Esta decisión, además, se adopta en un contexto en el que el propio Estado Peruano ha demostrado, durante décadas, una preocupante incapacidad para planificar y ejecutar una política aeronáutica de mediano y largo plazo. El ejemplo más visible es la infraestructura. El nuevo Jorge Chávez inicia operaciones con accesos provisionales mediante puentes temporales y con una estación del metro que ha sido ubicada en el antiguo terminal. El aeropuerto de Chinchero (Cusco) sigue acumulando retrasos, sobrecostos e incertidumbre técnica. En las regiones, numerosas pistas de aterrizaje se encuentran en estado de abandono, con limitaciones operativas que afectan la conectividad nacional. Ese es el punto de partida real del sector.
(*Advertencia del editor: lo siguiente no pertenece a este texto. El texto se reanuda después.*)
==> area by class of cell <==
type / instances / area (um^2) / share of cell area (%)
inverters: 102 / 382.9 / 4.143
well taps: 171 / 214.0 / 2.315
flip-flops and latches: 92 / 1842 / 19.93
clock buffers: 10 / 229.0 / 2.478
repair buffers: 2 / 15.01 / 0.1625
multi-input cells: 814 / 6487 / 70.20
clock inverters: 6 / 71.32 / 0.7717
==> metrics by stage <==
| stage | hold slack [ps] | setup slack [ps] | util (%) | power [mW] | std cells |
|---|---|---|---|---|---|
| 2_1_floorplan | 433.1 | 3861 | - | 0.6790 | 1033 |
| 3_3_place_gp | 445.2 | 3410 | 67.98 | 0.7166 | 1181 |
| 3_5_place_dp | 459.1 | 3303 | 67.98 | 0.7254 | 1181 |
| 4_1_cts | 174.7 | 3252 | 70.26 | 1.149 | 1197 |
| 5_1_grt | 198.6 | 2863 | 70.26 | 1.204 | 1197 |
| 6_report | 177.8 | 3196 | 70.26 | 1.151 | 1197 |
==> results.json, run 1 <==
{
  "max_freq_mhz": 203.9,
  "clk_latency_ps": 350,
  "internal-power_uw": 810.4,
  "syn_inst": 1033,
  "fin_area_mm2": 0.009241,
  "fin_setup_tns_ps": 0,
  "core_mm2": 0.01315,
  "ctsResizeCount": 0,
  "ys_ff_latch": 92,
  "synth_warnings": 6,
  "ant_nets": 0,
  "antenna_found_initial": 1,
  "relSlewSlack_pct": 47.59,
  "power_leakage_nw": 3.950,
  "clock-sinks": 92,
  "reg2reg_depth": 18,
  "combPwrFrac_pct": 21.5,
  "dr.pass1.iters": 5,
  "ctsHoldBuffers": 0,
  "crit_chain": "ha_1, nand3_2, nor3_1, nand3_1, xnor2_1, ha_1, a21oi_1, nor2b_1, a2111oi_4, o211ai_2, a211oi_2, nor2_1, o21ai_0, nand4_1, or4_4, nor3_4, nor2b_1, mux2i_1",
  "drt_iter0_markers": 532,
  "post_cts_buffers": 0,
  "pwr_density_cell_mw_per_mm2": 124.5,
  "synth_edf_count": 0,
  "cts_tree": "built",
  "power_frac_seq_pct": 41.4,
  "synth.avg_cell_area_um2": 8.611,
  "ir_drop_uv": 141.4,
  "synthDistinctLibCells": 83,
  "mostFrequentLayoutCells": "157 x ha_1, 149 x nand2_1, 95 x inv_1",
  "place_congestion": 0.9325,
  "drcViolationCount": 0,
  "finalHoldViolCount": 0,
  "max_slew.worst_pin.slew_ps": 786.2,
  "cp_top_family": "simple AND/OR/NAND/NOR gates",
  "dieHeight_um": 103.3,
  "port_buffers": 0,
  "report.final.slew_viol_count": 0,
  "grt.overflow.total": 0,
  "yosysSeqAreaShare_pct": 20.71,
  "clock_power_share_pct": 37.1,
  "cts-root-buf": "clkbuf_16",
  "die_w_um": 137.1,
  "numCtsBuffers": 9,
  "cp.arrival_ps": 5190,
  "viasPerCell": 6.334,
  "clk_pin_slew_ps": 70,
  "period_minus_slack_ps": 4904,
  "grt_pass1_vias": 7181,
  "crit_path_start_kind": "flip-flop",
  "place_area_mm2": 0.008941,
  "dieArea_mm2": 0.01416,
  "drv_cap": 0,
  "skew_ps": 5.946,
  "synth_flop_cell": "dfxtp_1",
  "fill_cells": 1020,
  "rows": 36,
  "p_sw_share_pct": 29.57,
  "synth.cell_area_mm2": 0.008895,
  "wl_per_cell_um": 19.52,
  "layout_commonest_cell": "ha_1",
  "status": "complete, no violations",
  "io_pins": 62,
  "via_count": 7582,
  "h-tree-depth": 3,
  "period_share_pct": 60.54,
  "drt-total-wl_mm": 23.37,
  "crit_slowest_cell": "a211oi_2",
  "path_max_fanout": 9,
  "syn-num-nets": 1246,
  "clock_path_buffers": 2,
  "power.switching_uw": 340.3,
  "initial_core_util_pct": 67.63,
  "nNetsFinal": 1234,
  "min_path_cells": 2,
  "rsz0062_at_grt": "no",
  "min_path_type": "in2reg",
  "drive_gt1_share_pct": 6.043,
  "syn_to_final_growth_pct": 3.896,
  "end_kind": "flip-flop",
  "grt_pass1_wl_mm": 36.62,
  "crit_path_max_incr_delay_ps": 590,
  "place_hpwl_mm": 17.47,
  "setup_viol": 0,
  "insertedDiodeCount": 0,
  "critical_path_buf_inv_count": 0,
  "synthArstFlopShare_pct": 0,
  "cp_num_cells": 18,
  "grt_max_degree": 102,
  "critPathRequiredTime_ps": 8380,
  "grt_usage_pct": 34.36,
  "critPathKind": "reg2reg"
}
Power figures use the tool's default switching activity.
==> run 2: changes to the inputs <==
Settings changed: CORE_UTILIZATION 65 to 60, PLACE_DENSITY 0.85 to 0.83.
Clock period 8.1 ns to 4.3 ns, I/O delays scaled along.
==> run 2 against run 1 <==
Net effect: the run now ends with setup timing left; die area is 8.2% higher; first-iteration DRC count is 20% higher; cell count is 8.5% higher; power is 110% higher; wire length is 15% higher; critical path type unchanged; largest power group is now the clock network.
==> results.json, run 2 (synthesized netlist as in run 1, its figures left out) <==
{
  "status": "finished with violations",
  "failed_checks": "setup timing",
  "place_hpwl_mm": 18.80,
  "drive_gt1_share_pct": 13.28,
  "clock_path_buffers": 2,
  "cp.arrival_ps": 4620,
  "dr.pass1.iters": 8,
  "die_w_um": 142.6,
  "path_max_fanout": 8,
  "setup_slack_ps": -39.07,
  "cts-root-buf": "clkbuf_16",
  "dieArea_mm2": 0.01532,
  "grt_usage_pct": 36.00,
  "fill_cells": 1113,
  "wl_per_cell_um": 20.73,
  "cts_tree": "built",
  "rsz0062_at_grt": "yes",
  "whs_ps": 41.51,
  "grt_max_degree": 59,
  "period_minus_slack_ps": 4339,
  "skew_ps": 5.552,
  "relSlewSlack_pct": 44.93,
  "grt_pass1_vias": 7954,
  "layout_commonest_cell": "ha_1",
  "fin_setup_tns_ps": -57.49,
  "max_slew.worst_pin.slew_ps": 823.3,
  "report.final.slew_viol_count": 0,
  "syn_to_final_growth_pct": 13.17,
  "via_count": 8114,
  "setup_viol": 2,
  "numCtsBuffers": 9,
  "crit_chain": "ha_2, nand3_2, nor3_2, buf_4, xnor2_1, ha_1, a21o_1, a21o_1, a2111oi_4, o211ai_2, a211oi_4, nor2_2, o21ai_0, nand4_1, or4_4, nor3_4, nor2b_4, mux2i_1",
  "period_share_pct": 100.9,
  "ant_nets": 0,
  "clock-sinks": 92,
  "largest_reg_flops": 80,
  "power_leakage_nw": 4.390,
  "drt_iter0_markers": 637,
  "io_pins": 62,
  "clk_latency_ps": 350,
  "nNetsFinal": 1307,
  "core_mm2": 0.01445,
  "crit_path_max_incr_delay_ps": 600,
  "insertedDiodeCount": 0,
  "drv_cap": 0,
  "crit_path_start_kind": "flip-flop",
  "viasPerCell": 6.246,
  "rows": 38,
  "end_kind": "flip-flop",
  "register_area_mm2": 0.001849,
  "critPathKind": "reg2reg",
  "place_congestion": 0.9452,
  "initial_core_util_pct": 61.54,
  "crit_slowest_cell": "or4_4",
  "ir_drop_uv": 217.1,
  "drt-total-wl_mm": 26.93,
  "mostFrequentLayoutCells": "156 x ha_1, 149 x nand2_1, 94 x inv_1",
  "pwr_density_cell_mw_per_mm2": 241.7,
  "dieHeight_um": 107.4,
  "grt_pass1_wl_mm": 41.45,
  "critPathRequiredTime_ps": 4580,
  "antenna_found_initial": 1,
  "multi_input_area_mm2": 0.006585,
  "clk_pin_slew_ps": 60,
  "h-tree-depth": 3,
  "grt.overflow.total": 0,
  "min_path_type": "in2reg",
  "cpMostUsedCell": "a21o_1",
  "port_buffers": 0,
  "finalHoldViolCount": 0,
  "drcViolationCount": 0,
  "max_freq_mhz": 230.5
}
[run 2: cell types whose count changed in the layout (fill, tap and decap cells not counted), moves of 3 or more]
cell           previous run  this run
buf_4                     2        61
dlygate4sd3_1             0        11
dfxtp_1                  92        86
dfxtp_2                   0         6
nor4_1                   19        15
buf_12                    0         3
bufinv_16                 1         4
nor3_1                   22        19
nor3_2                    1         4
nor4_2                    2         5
**src/rtl/ddc_edid_reader.sv**
```systemverilog
module ddc_edid_reader #(
  parameter int STEP_CYCLES    = 8000,
  parameter int TIMEOUT_CYCLES = 440000,
  parameter int BLOCK_BYTES    = 128,
  parameter logic [6:0] SEG_DEV  = 7'h30,
  parameter logic [6:0] EDID_DEV = 7'h50
) (
  input  logic                           clk,
  input  logic                           rst_n,
  input  logic                           start_i,
  input  logic                           seg_en_i,
  input  logic [7:0]                     seg_i,
  output logic                           scl_oe_o,
  output logic                           sda_oe_o,
  input  logic                           scl_i,
  input  logic                           sda_i,
  output logic                           busy_o,
  output logic                           done_o,
  output logic                           csum_ok_o,
  output logic                           err_o,
  output logic                           err_timeout_o,
  output logic                           byte_valid_o,
  output logic [7:0]                     byte_o,
  output logic [$clog2(BLOCK_BYTES)-1:0] byte_idx_o
);
  localparam int DW = $clog2(STEP_CYCLES + 1);
  localparam int TW = $clog2(TIMEOUT_CYCLES + 1);
  localparam int IW = $clog2(BLOCK_BYTES);
  localparam logic [3:0] OP_READ = 4'd8;
  localparam logic [3:0] OP_STOP = 4'd9;

  typedef enum logic [3:0] {
    IDLE, S_A, S_B, S_C, S_D, B_A, B_B, B_C, P_A, P_B, P_C, P_D
  } st_t;

  st_t           state;
  logic [DW-1:0] dly;
  logic [TW-1:0] stall;
  logic [1:0]    scl_s, sda_s;
  logic [3:0]    op, bitn;
  logic [7:0]    txb, rxb, seg_r, csum;
  logic [IW-1:0] nbyte;
  logic          nack;

  wire scl_h      = scl_s[1];
  wire sda_h      = sda_s[1];
  wire wait_st    = (state == S_C) || (state == B_C) || (state == P_C);
  wire stalled    = wait_st && !scl_h;
  wire step_done  = dly == DW'(STEP_CYCLES - 1);
  wire timeout    = stalled && (stall == TW'(TIMEOUT_CYCLES - 1));
  wire is_rd      = op == OP_READ;
  wire last_byte  = nbyte == IW'(BLOCK_BYTES - 1);
  wire [3:0] nop  = op + 4'd1;
  wire bit_low    = (bitn != 4'd8) ? (!is_rd && !txb[7]) : (is_rd && !last_byte);

  assign busy_o = state != IDLE;

  function automatic st_t op_state(input logic [3:0] o);
    case (o)
      4'd0, 4'd3, 4'd6: op_state = S_A;
      OP_STOP:          op_state = P_A;
      default:          op_state = B_A;
    endcase
  endfunction

  function automatic logic [7:0] op_byte(input logic [3:0] o, input logic [7:0] s);
    case (o)
      4'd1:    op_byte = {SEG_DEV, 1'b0};
      4'd2:    op_byte = s;
      4'd4:    op_byte = {EDID_DEV, 1'b0};
      4'd7:    op_byte = {EDID_DEV, 1'b1};
      default: op_byte = 8'h00;
    endcase
  endfunction

  always_ff @(posedge clk or negedge rst_n) begin
    if (!rst_n) begin
      scl_s <= 2'b11;
      sda_s <= 2'b11;
    end else begin
      scl_s <= {scl_s[0], scl_i};
      sda_s <= {sda_s[0], sda_i};
    end
  end

  always_ff @(posedge clk or negedge rst_n) begin
    if (!rst_n) begin
      state         <= IDLE;
      dly           <= '0;
      stall         <= '0;
      op            <= '0;
      bitn          <= '0;
      txb           <= '0;
      rxb           <= '0;
      seg_r         <= '0;
      csum          <= '0;
      nbyte         <= '0;
      nack          <= 1'b0;
      scl_oe_o      <= 1'b0;
      sda_oe_o      <= 1'b0;
      done_o        <= 1'b0;
      csum_ok_o     <= 1'b0;
      err_o         <= 1'b0;
      err_timeout_o <= 1'b0;
      byte_valid_o  <= 1'b0;
      byte_o        <= '0;
      byte_idx_o    <= '0;
    end else begin
      done_o       <= 1'b0;
      err_o        <= 1'b0;
      byte_valid_o <= 1'b0;
      if (state == IDLE) begin
        dly   <= '0;
        stall <= '0;
        if (start_i) begin
          state         <= S_A;
          op            <= seg_en_i ? 4'd0 : 4'd3;
          seg_r         <= seg_i;
          csum          <= '0;
          nbyte         <= '0;
          nack          <= 1'b0;
          bitn          <= '0;
          err_timeout_o <= 1'b0;
        end
      end else if (timeout) begin
        state         <= IDLE;
        scl_oe_o      <= 1'b0;
        sda_oe_o      <= 1'b0;
        err_o         <= 1'b1;
        err_timeout_o <= 1'b1;
      end else if (stalled) begin
        dly   <= '0;
        stall <= stall + 1'b1;
      end else if (!step_done) begin
        dly   <= dly + 1'b1;
        stall <= '0;
      end else begin
        dly   <= '0;
        stall <= '0;
        case (state)
          S_A: begin sda_oe_o <= 1'b0; state <= S_B; end
          S_B: begin scl_oe_o <= 1'b0; state <= S_C; end
          S_C: begin sda_oe_o <= 1'b1; state <= S_D; end
          S_D: begin
            scl_oe_o <= 1'b1;
            op       <= nop;
            state    <= op_state(nop);
            txb      <= op_byte(nop, seg_r);
            bitn     <= '0;
          end
          B_A: begin sda_oe_o <= bit_low; state <= B_B; end
          B_B: begin scl_oe_o <= 1'b0; state <= B_C; end
          B_C: begin
            scl_oe_o <= 1'b1;
            if (bitn != 4'd8) begin
              bitn  <= bitn + 4'd1;
              txb   <= {txb[6:0], 1'b0};
              rxb   <= {rxb[6:0], sda_h};
              state <= B_A;
            end else if (!is_rd) begin
              if (sda_h) begin
                nack  <= 1'b1;
                op    <= OP_STOP;
                state <= P_A;
              end else begin
                op    <= nop;
                state <= op_state(nop);
                txb   <= op_byte(nop, seg_r);
                bitn  <= '0;
              end
            end else begin
              byte_valid_o <= 1'b1;
              byte_o       <= rxb;
              byte_idx_o   <= nbyte;
              csum         <= csum + rxb;
              bitn         <= '0;
              if (last_byte) begin
                op    <= OP_STOP;
                state <= P_A;
              end else begin
                nbyte <= nbyte + 1'b1;
                state <= B_A;
              end
            end
          end
          P_A: begin sda_oe_o <= 1'b1; state <= P_B; end
          P_B: begin scl_oe_o <= 1'b0; state <= P_C; end
          P_C: begin sda_oe_o <= 1'b0; state <= P_D; end
          P_D: begin
            state <= IDLE;
            if (nack) begin
              err_o         <= 1'b1;
              err_timeout_o <= 1'b0;
            end else begin
              done_o    <= 1'b1;
              csum_ok_o <= (csum == 8'h00);
            end
          end
          default: state <= IDLE;
        endcase
      end
    end
  end

  assert_idle_released_R1: assert property (@(posedge clk) disable iff (!rst_n)
    !busy_o |-> (!scl_oe_o && !sda_oe_o));

  assert_byte_in_xfer_R2: assert property (@(posedge clk) disable iff (!rst_n)
    byte_valid_o |-> busy_o);

  assert_scl_wait_R5: assert property (@(posedge clk) disable iff (!rst_n)
    (state == B_C && !scl_h) |=> (state == B_C || err_o));

  assert_err_not_done_R6: assert property (@(posedge clk) disable iff (!rst_n)
    err_o |-> !done_o);

  assert_timeout_cause_R7: assert property (@(posedge clk) disable iff (!rst_n)
    (err_o && err_timeout_o) |-> !$past(scl_h));

  assert_seg_stable_R8: assert property (@(posedge clk) disable iff (!rst_n)
    (busy_o && $past(busy_o)) |-> $stable(seg_r));

  assert_done_pulse_R9: assert property (@(posedge clk) disable iff (!rst_n)
    done_o |=> !done_o);

  assert_sda_quiet_R11: assert property (@(posedge clk) disable iff (!rst_n)
    (state == B_C && $past(state) == B_C) |-> $stable(sda_oe_o));
endmodule

```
Los países que hoy lideran la conectividad aérea no llegaron a esa posición mediante aperturas prematuras, sino mediante estrategias de Estado sostenidas durante décadas. Primero desarrollaron infraestructura, redujeron costos, fortalecieron a sus operadores y consolidaron su posición como centros de conexión. Recién entonces liberalizaron. El Perú está haciendo exactamente lo contrario: abrir el mercado sin haber construido previamente las condiciones que permitan que ese crecimiento se traduzca en desarrollo nacional.

En SIPLAP no cuestionamos la integración aérea ni la necesidad de mejorar la conectividad. El país necesita una política aérea nacional de largo plazo que priorice la generación de valor interno, el fortalecimiento real del hub de Lima, la modernización del sistema de navegación aérea, la recuperación de la infraestructura regional y la consolidación de operadores capaces de crecer desde el Perú. Sin esos pilares, la liberalización no es una oportunidad: es una cesión de mercado.

*El Comercio abre sus páginas al intercambio de ideas y reflexiones. En este marco plural, el Diario no necesariamente coincide con las opiniones de los articulistas que las firman, aunque siempre las respeta.